冬夏恋語り
キャットベッドにいた猫たちが、そろってコタツのそばにやってきた。
コタツ布団に身を寄せて並んで座る。
井上さんが慣れた手つきで二匹の背中をなでると、とろけるような顔になりゴロンと横になった。
さすがトリマー、猫のツボを心得ている。
「この子たち、仲良くしてますね」
「マンチカンは人懐っこいからね。
好奇心も旺盛だけど、ほかの猫を認めることができる賢い猫だよ。
二匹の相性も良かったんだね」
店長の専門家らしいコメントに、みなでうなずいた。
電気店から 『ニーナ』 に寄ると、寒いね、鍋の季節だね、コタツが恋しいねと、そんな話がかわされていた。
井上さんが、実家から白菜が送られてきたが食べきれない、恋ちゃんにおすそ分けしたいと言い、寒くて昨日コタツを出したんですよ、ウチで鍋しませんかと恋ちゃんから誘いがあり、速攻話がまとまった。
俺と店長が酒と白菜以外の食材調達を引き受け、ミューを連れて恋ちゃんの部屋にやってきたのだった。
「ベッド、ありがとう」
「こちらこそ、あのままもらっちゃって。タァー、気に入ってるみたいです」
バス停で、辛そうな恋ちゃんに差し出したキャットベッドは、抱えたまま彼女が持って帰った。
帰宅して、俺に返し忘れたと気がついたが、恋ちゃんの猫のタァー君がベッドを気に入り、取り上げることができなくなった。

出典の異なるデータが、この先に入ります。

--- src/pin_sync.sv ---
// Two-stage synchroniser with rising-edge detect for the timer pin
module pin_sync (
    input wire logic ref_clk,
    input wire logic rst_n,
    input wire logic pin_async,
    output logic level,
    output logic rise
);

    logic meta_q; // First stage, read only by the second
    logic sync_q; // Second stage, safe to use
    logic prev_q; // Previous safe level for edge detect

    // Synchroniser chain and edge history
    always_ff @(posedge ref_clk or negedge rst_n) begin
        if (!rst_n) begin
            meta_q <= 1'b0;
            sync_q <= 1'b0;
            prev_q <= 1'b0;
        end else begin
            meta_q <= pin_async;
            sync_q <= meta_q;
            prev_q <= sync_q;
        end
    end

    assign level = sync_q;
    assign rise = sync_q & ~prev_q;

endmodule // pin_sync

--- config.mk ---
export PLATFORM = sky130hd
export DESIGN_NAME = prescaled_downcounter_regs
export DESIGN_NICKNAME = d
export VERILOG_FILES = /design/src/timer_pkg.sv /design/src/prescaled_downcounter_regs.sv /design/src/pin_sync.sv
export VERILOG_INCLUDE_DIRS = /design/src
export SDC_FILE = /design/constraint.sdc
export NUM_CORES = 1
export LEC_CHECK = 0
export ABC_CLOCK_PERIOD_IN_PS = 3200
export BUFFER_PORTS_ARGS = -buffer_cell sky130_fd_sc_hd__buf_2
export CORE_MARGIN = 2
export CORE_UTILIZATION = 50
export DETAILED_ROUTE_END_ITERATION = 8
export PLACE_DENSITY_LB_ADDON = 0.25
export SLEW_MARGIN = 20
export SYNTH_ARGS = -nofsm -noshare
export SYNTH_HDL_FRONTEND = slang
export SYNTH_SLANG_ARGS = --single-unit
--- constraint.sdc ---
create_clock -name ref_clk -period 3.2 [get_ports ref_clk]
set_clock_uncertainty 0.1 [all_clocks]
set_input_delay 0.64 -clock ref_clk [delete_from_list [all_inputs] [get_ports ref_clk]]
set_output_delay 0.64 -clock ref_clk [all_outputs]
set_load 0.05 [all_outputs]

代わりに同じものを取り寄せますと言われていたため、今日 『ニーナ』 に届いたベッドを受け取り、そのままここに持参した。
連れてきたミューは、ベッドが気に入ったようだ。
「それで、誤解は解けたの?」
「えっ?」
「麻生さんのお兄さんのこととか、西垣さんの教え子の女の子のこととか」
「まぁ、はい」
店長の問いかけに返事をして、恋ちゃんと顔を見合わせて小さく笑った。
「あれぇ、その顔、なんか意味深ですね。おふたり、いい感じになったのかな」
「そっ、そんなことないです。もぉ、井上さん、変なこと言わないでください」
「あら、麻生さん照れてる。西垣さんも」
「べっ、べつに、照れてなんて。あっ」
姿勢をただそうと座りなおした足が、隣の恋ちゃんの足に触れた。
ごめん……と謝ったつもりが声にならない。
彼女も、いいえ、というように少し首を振っただけ。
コタツの中で足が触れただけなのに、秘密を共有した気分になる。
なんだか知らないが顔が火照ってきて、あわてて話題を変えた。
「そうだ、学祭に行きませんか。チケットをもらったんだけど」
「学祭? あぁ、大学の学園祭だね。ポスターを見たよ。
懐かしいなぁ、いまどきの学生さんって、どんなことするの?」
うまい具合に店長が応じてくれたことにホッしながら、ポケットを探り三枚のチケットを取り出した。
「昔とそう変わりませんよ。模擬店が多いですね。
で、もらったチケットがこれなんですけど」
「メイドカフェは聞いたことあるけど、執事カフェって? お屋敷にいる執事?」
「執事服を着た男性が、”お嬢さま、おかえりなさいませ” って迎えてくれるんですよ」
「井上さん、詳しいですね」
「そういうの好きな友達がいて、誘われて一回だけいったの。お姫様扱いしてくれるのよ」
「わぁ、楽しそう」
お姫様というキーワードに恋ちゃんが興味を示し、一緒に行きます? とその気になっている。
店長もメイドが気になるようだ。
「これ、どうぞ。僕はまたもらえるので」
「いいんですか? 麻生さん、私、あさって休みなの」
「あさって、私、午後から空いてます」
「僕もメイドカフェに行ってみたい気もするけど」
この歳で学祭に一人で行く勇気はないんだよね、と店長に言われて案内役を引き受けた。
イラ研の店に行くなら、北条愛華に声をかけなければならない。
その前に店長に説明しておくか。